その子は、普通にペットショップに売られていた。フェレットという、イタチの仲間の小さい動物だ。正確に言うと、アンゴラフェレットという種類になるのだが、本人はそこまでは知らないだろう。

「全くどういう訳で。」

と、その店の店主は言っていた。

「こんな売り物にならない三本足の雌のフェレットなんか、仕入れて何になるんだろうか。全く、うちの店も、不運なもんだね。」

と、店の店主は、私の顔を見て、そういうことを言った。別に私を仕入れたというわけではない。私は、この店の店主が飼っている、おかあさんから生まれただけであるのだが。と言っても、私たちは、商品なので、一匹ずつ売られていくのは当たり前なのだが、、、。すでに、私の前の兄が売られて言って、もう四年近くたっている。四年となると、フェレットにとっては、かなりの高齢という事になるのだが、そうなると、私も、もうおばあさんという事になるのだ。そうなると、ほかの子は売れていくのだが、私は全く売れていかない。まあ、仕方ないと思えと、店の店主さんたちはそう言っているのだが、理由は、私にある事は知っている。私は、右前足がなかった。おかあさんから生まれてきたときから、そうなっていた。だから、いつも腹を付けるようにして、歩いていた。私は、そういう歩き方しかできないから、店の人ばかりではなく、ほかのフェレットにも笑い物にされていた。こんな奴、絶対に、飼ってくれる家族何て見つかるはずがないぞ、と、ほかのフェレットたちはそう言っていた。

ある日、店の店主が、酒に酔って店に帰ってきた。他のフェレットたちは、おじさんまたお酒を飲んでいるな、と私たちの言葉で笑いあっていた。時々、この店の店主は、御酒癖が悪く、お酒を飲むと、時折常軌を逸した行動をとることがあった。つまるところ、私たちがあまり売れていないという事なんだろうが。
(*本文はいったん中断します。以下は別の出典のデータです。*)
From an optimization exercise on the open Yosys and OpenROAD flow, aimed at small area and a short achievable clock period; shortcuts taken in it are not production practice. Function was checked by simulation only, so behaviour that the tests miss may differ from the original. Power figures rest on the tool's default switching activity, not on a simulated workload.

## build 87
==> flow/design.v <==
module k2mix_rxdec (
    input  wire        clk,
    input  wire        rst,         
    input  wire        in_valid,
    input  wire [7:0]  in_byte,
    input  wire        in_last,
    output reg         out_valid,
    output reg  [2:0]  out_st,
    output reg  [7:0]  out_cmd,
    output reg  [7:0]  out_plen,
    output reg  [2:0]  out_kind,
    output reg  [7:0]  out_node,
    output reg  [31:0] out_val
);
    localparam [7:0] START_BYTE            = 8'h02;
    localparam [7:0] STOP_BYTE             = 8'h03;
    localparam [7:0] CMD_GET_VALUES        = 8'h04;
    localparam [7:0] CMD_SET_DUTY          = 8'h05;
    localparam [7:0] CMD_SET_CURRENT       = 8'h06;
    localparam [7:0] CMD_SET_CURRENT_BRAKE = 8'h07;
    localparam [7:0] CMD_FORWARD           = 8'h22;
    localparam [2:0] ST_OK    = 3'd1;
    localparam [2:0] ST_SHORT = 3'd2;
    localparam [2:0] ST_START = 3'd3;
    localparam [2:0] ST_LEN   = 3'd4;
    localparam [2:0] ST_SIZE  = 3'd5;
    localparam [2:0] ST_STOP  = 3'd6;
    localparam [2:0] ST_CRC   = 3'd7;
    localparam [2:0] K_RAW = 3'd0, K_DUTY = 3'd1, K_CURRENT = 3'd2,
                     K_BRAKE = 3'd3, K_GETVALUES = 3'd4, K_ROUTED = 3'd5;
    localparam [8:0] POS0 = 9'd508;
    reg         v_r;        
    reg         l_r;        
    reg  [7:0]  b_r;
    always @(posedge clk) begin
        v_r <= in_valid & ~rst;
        l_r <= in_last;
        b_r <= in_byte;
    end
    reg  [8:0]  pos;
    reg  [15:0] crc;
    reg         b0ok;       
    reg         p2is5;      
    wire [15:0] crc_nx;
    wire [7:0]  cx = crc[15:8] ^ b_r;
    wire [7:0]  cy = cx ^ {4'd0, cx[7:4]};
    assign crc_nx = {crc[7:0], 8'd0} ^ {cy[3:0], 12'd0} ^ {3'd0, cy, 5'd0} ^ {8'd0, cy};
    wire at0 = (pos == POS0);
    wire at1 = (pos == POS0 + 9'd1);
    wire at2 = (pos == POS0 + 9'd2);
    wire at3 = (pos == POS0 + 9'd3);
    wire at4 = (pos == 9'd0);
    wire l5  = (out_plen == 8'd5);
    wire l7  = (out_plen == 8'd7);
    wire l1  = (out_plen == 8'd1);
    wire val_sh = (l5 & (at3 | (pos <= 9'd2))) | (l7 & (pos >= 9'd1) & (pos <= 9'd4));
    wire short_c = (pos[8] & pos[7]) | at4;
    wire size_ok = (pos == {1'b0, out_plen});
    reg  [2:0] st;
    always @(*) begin
        if (short_c)                st = ST_SHORT;
        else if (!b0ok)             st = ST_START;
        else if (out_plen == 8'd0)  st = ST_LEN;
        else if (!size_ok)          st = ST_SIZE;
        else if (b_r != STOP_BYTE) st = ST_STOP;
        else if (crc != 16'd0)      st = ST_CRC;
        else                        st = ST_OK;
    end
    wire ok = (st == ST_OK);
    reg [2:0] kind;
    always @(*) begin
        if (l5 && out_cmd == CMD_SET_DUTY)                 kind = K_DUTY;
        else if (l5 && out_cmd == CMD_SET_CURRENT)         kind = K_CURRENT;
        else if (l5 && out_cmd == CMD_SET_CURRENT_BRAKE)   kind = K_BRAKE;
        else if (l1 && out_cmd == CMD_GET_VALUES)          kind = K_GETVALUES;
        else if (l7 && out_cmd == CMD_FORWARD && p2is5)    kind = K_ROUTED;
        else                                               kind = K_RAW;
    end
    wire has_val = (kind == K_DUTY) | (kind == K_CURRENT) | (kind == K_BRAKE) | (kind == K_ROUTED);
    wire last = v_r & l_r;
    always @(posedge clk) begin
        if (rst) begin
            pos       <= POS0;
            out_valid <= 1'b0;
        end else begin
            out_valid <= last;
            if (v_r) begin
                if (l_r)
                    pos <= POS0;
                else if (!(pos[8] & !pos[7]))
                    pos <= pos + 9'd1;
            end
        end
    end
    always @(posedge clk) begin
        if (v_r) begin
            crc <= (at0 | at1) ? 16'd0 : crc_nx;
            if (at0) b0ok  <= (b_r == START_BYTE);
            if (at4) p2is5 <= (b_r == CMD_SET_DUTY);
        end
        out_st   <= st;
        out_kind <= ok ? kind : K_RAW;
        if (last) begin
            if (!ok) out_cmd  <= 8'd0;
            if (!ok) out_plen <= 8'd0;
            if (!(ok && kind == K_ROUTED)) out_node <= 8'd0;
            if (!(ok && has_val)) out_val <= 32'd0;
        end else if (v_r) begin
            if (at1) out_plen <= b_r;
            if (at2) out_cmd  <= b_r;
            if (at3) out_node <= b_r;
            if (val_sh) out_val <= {out_val[23:0], b_r};
        end
    end
endmodule
Settings: LEC_CHECK=0, CAP_MARGIN=20, CORE_MARGIN=2, CORE_UTILIZATION=70, PLACE_DENSITY=0.8, SLEW_MARGIN=20; clock period 10.0 ns.
standard.sh (not shown) runs the stock make flow with config.mk's settings and CLKGATE_MAP_FILE= SYNTH_SCRIPT=/design/flow/synth_recipe.tcl, a recipe that flattens the netlist after the stock synthesis.
==> flow/flow/run.sh <==
#!/bin/bash
# The standard layout, with the port buffers made of the smallest
# buffer (buf_1) instead of the one buffer_ports picks by default.
set -euo pipefail
bash standard.sh 'BUFFER_PORTS_ARGS=-buffer_cell sky130_fd_sc_hd__buf_1' finish > standard_flow.log 2>&1
Build 87: PASS, flow complete, no timing, DRC or antenna violations
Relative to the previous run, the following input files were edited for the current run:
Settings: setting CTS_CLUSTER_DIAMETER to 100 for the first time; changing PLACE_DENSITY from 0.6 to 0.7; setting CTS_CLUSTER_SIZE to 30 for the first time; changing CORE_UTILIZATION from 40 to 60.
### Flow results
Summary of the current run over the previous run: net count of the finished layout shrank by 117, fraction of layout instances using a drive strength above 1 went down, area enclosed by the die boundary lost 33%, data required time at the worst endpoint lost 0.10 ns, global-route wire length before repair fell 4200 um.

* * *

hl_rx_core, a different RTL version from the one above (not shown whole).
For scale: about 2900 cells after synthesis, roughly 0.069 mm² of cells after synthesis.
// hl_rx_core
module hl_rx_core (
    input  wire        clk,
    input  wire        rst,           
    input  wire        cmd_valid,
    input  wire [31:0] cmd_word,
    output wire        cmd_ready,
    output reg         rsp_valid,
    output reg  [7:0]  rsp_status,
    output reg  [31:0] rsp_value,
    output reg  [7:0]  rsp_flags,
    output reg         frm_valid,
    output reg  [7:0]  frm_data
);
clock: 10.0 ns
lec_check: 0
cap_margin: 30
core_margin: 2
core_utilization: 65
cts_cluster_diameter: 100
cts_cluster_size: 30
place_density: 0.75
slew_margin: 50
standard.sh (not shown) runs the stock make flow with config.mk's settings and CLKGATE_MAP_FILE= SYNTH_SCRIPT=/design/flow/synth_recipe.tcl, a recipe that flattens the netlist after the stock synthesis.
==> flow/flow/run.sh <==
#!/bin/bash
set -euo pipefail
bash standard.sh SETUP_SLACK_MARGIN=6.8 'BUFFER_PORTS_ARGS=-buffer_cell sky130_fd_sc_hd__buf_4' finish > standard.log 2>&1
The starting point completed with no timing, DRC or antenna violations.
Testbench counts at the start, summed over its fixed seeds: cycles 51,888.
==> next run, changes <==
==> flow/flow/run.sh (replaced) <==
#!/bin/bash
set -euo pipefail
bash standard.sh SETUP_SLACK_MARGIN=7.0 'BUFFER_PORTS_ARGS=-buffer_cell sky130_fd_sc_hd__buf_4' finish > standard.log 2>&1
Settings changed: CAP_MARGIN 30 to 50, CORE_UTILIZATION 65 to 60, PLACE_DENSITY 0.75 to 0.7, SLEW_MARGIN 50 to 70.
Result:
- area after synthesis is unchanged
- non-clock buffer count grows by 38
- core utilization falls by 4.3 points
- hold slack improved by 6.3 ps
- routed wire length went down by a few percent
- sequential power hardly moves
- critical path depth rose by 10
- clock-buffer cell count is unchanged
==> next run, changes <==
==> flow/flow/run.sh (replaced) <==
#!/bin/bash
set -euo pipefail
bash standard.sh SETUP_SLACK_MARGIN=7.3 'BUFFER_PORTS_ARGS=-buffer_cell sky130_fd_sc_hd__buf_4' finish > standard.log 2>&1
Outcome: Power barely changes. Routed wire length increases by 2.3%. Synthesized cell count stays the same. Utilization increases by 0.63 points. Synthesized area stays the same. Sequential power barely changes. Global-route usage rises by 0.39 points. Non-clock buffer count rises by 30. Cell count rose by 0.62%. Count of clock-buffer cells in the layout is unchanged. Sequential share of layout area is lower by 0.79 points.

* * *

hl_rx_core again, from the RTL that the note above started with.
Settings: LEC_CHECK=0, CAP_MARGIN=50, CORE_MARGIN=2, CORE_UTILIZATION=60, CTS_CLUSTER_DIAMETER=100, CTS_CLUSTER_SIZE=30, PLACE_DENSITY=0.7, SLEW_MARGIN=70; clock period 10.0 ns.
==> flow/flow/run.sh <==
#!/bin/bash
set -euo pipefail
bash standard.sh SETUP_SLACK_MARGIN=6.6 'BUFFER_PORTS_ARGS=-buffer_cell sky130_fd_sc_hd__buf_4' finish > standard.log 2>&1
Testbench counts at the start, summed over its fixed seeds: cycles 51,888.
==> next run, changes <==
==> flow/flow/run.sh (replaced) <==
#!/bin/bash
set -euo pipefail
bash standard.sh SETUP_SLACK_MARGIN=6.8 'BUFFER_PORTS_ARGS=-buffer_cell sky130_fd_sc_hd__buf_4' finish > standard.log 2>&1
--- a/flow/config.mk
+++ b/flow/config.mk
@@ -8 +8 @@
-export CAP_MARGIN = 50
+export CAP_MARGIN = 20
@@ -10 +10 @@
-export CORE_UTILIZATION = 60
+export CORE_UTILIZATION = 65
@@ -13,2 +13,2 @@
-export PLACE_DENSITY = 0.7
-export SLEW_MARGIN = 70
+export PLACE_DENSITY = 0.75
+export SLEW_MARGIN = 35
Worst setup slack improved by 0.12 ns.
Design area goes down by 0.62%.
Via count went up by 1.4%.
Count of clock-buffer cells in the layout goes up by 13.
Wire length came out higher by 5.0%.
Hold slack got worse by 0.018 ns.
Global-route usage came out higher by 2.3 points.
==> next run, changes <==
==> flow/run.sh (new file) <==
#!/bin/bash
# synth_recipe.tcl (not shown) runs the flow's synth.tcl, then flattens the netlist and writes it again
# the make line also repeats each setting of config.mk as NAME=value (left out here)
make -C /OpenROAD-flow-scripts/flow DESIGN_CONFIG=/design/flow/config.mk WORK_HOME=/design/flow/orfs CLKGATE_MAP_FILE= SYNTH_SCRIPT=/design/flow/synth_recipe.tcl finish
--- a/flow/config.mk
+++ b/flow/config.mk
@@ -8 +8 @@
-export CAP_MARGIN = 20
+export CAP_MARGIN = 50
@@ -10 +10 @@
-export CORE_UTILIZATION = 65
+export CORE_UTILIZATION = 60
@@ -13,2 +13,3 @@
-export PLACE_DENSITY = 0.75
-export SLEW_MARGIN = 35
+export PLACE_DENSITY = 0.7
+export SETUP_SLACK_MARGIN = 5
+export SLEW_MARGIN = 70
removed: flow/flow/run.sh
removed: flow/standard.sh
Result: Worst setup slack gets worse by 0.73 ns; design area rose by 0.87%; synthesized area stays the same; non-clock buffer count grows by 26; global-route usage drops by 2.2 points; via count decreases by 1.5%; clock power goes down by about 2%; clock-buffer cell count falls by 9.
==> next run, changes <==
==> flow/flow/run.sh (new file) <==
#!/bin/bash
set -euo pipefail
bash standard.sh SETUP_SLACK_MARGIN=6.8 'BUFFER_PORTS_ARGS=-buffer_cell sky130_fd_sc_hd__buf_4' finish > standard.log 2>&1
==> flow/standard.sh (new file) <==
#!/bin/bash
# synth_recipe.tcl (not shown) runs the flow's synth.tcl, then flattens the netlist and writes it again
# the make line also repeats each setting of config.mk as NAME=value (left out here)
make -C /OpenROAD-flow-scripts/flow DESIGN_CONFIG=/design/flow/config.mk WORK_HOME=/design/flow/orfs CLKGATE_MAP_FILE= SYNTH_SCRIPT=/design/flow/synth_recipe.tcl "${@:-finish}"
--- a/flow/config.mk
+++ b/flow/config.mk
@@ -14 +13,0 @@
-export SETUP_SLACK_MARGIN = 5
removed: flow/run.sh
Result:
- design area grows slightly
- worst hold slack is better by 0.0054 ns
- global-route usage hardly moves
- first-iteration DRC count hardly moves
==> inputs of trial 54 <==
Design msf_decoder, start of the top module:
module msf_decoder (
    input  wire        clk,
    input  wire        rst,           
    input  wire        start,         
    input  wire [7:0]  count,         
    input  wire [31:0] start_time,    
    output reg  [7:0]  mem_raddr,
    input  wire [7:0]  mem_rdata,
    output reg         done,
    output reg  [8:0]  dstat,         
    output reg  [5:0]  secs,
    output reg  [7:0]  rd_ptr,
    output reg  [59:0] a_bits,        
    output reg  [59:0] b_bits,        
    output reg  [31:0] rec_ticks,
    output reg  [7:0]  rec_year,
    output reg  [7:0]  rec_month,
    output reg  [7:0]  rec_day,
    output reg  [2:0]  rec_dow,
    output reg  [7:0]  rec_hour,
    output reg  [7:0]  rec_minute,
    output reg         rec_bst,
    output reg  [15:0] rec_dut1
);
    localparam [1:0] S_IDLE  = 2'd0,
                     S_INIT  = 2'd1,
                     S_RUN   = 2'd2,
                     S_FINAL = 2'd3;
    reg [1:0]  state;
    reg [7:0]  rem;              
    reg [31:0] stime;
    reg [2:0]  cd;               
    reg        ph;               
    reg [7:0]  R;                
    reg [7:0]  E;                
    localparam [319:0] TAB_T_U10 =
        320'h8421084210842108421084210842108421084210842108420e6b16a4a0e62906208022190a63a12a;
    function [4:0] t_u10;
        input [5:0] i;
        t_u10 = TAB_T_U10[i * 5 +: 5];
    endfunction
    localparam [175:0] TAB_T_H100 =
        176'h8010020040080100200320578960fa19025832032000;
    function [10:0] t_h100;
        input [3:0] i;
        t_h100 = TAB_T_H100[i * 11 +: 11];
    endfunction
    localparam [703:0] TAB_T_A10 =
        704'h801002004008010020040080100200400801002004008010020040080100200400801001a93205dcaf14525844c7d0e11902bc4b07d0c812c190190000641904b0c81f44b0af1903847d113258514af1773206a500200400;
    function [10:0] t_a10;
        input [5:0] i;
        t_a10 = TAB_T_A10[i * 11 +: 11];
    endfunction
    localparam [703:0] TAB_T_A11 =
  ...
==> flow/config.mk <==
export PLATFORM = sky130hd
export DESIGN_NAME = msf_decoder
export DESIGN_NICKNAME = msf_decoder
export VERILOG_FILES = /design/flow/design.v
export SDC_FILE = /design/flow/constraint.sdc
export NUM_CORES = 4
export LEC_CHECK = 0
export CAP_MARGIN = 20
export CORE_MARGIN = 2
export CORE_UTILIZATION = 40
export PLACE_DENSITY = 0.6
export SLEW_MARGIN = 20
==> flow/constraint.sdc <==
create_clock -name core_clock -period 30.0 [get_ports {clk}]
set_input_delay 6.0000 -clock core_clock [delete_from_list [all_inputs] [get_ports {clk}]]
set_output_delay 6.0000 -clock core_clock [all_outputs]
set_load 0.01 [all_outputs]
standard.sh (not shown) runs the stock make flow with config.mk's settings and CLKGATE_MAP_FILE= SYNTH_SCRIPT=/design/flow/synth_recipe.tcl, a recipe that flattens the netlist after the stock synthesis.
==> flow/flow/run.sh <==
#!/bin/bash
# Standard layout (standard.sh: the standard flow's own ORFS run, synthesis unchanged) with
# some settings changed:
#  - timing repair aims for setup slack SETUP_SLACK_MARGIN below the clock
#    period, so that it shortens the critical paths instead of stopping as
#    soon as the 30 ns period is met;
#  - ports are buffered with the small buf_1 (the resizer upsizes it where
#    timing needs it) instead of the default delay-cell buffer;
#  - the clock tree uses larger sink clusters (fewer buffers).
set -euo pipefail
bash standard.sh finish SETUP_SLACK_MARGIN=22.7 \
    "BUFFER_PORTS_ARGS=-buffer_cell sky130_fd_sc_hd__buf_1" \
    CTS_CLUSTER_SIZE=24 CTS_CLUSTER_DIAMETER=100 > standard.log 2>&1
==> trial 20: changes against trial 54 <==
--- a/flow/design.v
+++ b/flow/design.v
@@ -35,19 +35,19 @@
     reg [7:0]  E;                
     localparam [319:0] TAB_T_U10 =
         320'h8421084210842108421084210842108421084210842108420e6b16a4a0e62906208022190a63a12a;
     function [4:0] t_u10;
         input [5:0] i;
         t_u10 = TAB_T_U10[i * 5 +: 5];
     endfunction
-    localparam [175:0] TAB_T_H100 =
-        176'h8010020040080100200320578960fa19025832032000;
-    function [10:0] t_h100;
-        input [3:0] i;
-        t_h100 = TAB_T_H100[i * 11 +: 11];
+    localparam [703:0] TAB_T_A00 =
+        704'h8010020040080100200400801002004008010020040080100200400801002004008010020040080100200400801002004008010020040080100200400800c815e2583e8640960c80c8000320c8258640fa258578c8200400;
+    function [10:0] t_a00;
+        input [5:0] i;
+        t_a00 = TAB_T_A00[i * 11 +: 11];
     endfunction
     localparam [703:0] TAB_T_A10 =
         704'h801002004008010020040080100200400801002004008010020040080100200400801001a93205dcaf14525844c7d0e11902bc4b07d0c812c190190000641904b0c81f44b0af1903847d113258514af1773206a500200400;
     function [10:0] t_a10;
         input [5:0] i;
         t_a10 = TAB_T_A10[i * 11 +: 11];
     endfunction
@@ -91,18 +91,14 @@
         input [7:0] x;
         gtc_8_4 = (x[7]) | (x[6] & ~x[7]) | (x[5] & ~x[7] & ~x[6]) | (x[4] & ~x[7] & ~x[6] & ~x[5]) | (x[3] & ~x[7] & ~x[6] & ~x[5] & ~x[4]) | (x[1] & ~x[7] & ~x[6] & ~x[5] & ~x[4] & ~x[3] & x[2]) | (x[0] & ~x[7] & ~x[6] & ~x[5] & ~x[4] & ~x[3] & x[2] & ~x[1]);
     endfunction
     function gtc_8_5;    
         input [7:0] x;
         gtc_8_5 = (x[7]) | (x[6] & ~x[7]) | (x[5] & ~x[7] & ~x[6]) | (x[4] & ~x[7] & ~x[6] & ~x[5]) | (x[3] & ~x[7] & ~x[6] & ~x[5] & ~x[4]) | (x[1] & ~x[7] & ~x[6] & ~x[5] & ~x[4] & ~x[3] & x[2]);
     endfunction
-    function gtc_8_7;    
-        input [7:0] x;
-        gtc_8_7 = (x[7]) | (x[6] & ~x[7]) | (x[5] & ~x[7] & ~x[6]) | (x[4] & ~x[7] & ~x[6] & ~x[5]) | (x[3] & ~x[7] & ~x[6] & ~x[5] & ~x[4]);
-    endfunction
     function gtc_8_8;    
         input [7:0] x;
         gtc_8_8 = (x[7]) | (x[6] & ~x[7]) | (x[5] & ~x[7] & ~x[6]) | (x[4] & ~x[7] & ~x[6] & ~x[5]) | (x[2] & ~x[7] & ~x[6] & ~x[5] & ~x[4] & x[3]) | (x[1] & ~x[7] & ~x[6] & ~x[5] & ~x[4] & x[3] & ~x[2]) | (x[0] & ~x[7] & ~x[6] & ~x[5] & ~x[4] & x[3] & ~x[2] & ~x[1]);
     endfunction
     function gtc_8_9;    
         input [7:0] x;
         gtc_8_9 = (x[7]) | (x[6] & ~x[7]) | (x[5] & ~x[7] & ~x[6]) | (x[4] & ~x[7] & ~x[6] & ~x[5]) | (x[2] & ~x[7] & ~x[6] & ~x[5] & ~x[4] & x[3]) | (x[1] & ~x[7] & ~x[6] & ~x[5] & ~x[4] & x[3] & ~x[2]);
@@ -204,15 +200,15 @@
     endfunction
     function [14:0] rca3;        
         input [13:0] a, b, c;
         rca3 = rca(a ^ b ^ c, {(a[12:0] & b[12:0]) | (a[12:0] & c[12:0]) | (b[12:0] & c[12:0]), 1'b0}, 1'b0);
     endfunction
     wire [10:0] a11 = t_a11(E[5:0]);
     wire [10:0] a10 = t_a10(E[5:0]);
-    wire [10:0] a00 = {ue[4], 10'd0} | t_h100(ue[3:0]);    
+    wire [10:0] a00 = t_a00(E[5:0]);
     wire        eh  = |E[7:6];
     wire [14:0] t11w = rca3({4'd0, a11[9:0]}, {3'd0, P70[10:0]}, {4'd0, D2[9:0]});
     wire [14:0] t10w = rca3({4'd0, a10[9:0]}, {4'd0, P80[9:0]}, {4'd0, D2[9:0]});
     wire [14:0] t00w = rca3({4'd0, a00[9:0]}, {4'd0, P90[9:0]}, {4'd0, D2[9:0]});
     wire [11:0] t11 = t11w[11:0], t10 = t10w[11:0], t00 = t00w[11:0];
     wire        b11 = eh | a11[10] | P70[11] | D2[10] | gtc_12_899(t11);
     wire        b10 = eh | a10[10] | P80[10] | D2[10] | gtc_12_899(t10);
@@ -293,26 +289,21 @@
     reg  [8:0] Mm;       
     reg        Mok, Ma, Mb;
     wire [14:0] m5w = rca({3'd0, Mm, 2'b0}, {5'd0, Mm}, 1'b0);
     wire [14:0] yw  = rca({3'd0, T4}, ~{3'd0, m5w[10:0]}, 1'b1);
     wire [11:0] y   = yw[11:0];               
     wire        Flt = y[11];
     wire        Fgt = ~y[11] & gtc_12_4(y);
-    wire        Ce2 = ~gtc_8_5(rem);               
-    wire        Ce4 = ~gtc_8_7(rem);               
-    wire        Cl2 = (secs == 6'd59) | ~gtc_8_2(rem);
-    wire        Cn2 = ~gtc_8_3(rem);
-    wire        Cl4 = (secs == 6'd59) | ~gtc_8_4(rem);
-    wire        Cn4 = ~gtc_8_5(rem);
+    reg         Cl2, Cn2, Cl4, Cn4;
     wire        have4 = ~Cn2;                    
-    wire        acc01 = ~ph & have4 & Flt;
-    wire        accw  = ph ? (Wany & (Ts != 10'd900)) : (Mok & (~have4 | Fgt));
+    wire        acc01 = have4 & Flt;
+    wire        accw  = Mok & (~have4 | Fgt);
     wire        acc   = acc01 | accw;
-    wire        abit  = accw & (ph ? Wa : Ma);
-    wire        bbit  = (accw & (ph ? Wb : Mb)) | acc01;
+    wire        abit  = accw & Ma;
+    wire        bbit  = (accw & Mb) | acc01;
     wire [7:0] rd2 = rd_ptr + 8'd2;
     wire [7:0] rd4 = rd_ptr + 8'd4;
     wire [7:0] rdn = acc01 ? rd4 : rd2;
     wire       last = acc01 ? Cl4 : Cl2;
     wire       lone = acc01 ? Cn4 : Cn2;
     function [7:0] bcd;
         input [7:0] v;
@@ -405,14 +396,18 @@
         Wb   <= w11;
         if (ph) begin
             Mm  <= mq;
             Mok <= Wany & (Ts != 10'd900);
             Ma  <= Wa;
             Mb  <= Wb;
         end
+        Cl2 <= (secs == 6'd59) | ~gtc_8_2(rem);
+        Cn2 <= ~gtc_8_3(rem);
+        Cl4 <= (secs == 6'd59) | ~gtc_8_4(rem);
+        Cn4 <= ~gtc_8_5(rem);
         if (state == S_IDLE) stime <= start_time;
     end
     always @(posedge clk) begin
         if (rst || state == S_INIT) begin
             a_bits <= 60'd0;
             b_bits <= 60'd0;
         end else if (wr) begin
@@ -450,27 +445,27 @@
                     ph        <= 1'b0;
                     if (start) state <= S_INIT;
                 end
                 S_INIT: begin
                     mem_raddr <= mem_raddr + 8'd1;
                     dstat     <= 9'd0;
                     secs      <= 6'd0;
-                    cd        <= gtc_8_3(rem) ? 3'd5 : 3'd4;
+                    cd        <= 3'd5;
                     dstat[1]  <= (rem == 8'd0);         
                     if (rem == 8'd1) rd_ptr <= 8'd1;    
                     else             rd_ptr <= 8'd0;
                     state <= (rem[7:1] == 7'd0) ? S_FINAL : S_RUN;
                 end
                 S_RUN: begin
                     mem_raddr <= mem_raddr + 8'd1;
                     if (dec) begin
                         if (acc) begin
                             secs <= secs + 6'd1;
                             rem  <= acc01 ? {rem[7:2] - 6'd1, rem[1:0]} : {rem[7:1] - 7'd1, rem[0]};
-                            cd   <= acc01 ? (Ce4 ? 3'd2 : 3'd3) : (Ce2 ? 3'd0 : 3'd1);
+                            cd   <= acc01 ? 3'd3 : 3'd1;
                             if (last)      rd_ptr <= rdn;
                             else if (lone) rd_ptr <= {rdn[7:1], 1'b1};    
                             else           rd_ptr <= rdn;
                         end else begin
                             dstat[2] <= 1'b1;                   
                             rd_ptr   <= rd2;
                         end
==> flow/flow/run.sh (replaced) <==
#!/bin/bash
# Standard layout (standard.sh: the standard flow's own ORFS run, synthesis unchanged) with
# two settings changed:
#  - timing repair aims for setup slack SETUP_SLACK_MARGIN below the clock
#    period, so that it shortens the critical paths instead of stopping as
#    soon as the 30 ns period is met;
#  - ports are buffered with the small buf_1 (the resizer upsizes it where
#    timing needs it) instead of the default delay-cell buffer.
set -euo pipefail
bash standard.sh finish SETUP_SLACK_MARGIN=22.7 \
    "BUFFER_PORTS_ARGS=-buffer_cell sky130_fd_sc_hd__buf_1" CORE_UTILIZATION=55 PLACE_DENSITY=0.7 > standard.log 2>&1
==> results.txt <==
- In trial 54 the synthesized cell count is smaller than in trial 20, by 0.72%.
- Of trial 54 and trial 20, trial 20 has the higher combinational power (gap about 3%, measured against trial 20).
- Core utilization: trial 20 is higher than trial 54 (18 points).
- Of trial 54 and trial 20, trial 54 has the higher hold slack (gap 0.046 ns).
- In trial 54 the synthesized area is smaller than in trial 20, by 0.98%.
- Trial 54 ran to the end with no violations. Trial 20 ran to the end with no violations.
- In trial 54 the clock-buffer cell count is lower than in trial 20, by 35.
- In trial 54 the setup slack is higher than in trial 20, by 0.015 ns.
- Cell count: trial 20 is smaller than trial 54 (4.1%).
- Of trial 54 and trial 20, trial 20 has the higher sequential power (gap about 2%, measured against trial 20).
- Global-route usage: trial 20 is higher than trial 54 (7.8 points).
店主は、酒にべろべろによって、店に戻ってきた。そして売り台においてある私たちの檻を見つめていた。私たちは、一寸、身を潜めた。店主はこうなると何をするかわからない。店主は、私たちを、じろじろと眺めた。そして、一番端の檻に入れられている、私を見て、

「こいつ、前足が一本ねえや。」

といった。

「そうか、うちの店が売れないのは、こいつのせいだったんだな。よし、こんな奴はおいだしてしまおう!」

と、私を見つめて、檻のカギを開けて、いきなり私の背中を鷲掴みにし、私を、店の窓から外に放り投げたのであった。何をするんだというほかのフェレットもいなかった。私は、もう、ほかのフェレットたちからも、この店の店主からも、嫌われていたのだ。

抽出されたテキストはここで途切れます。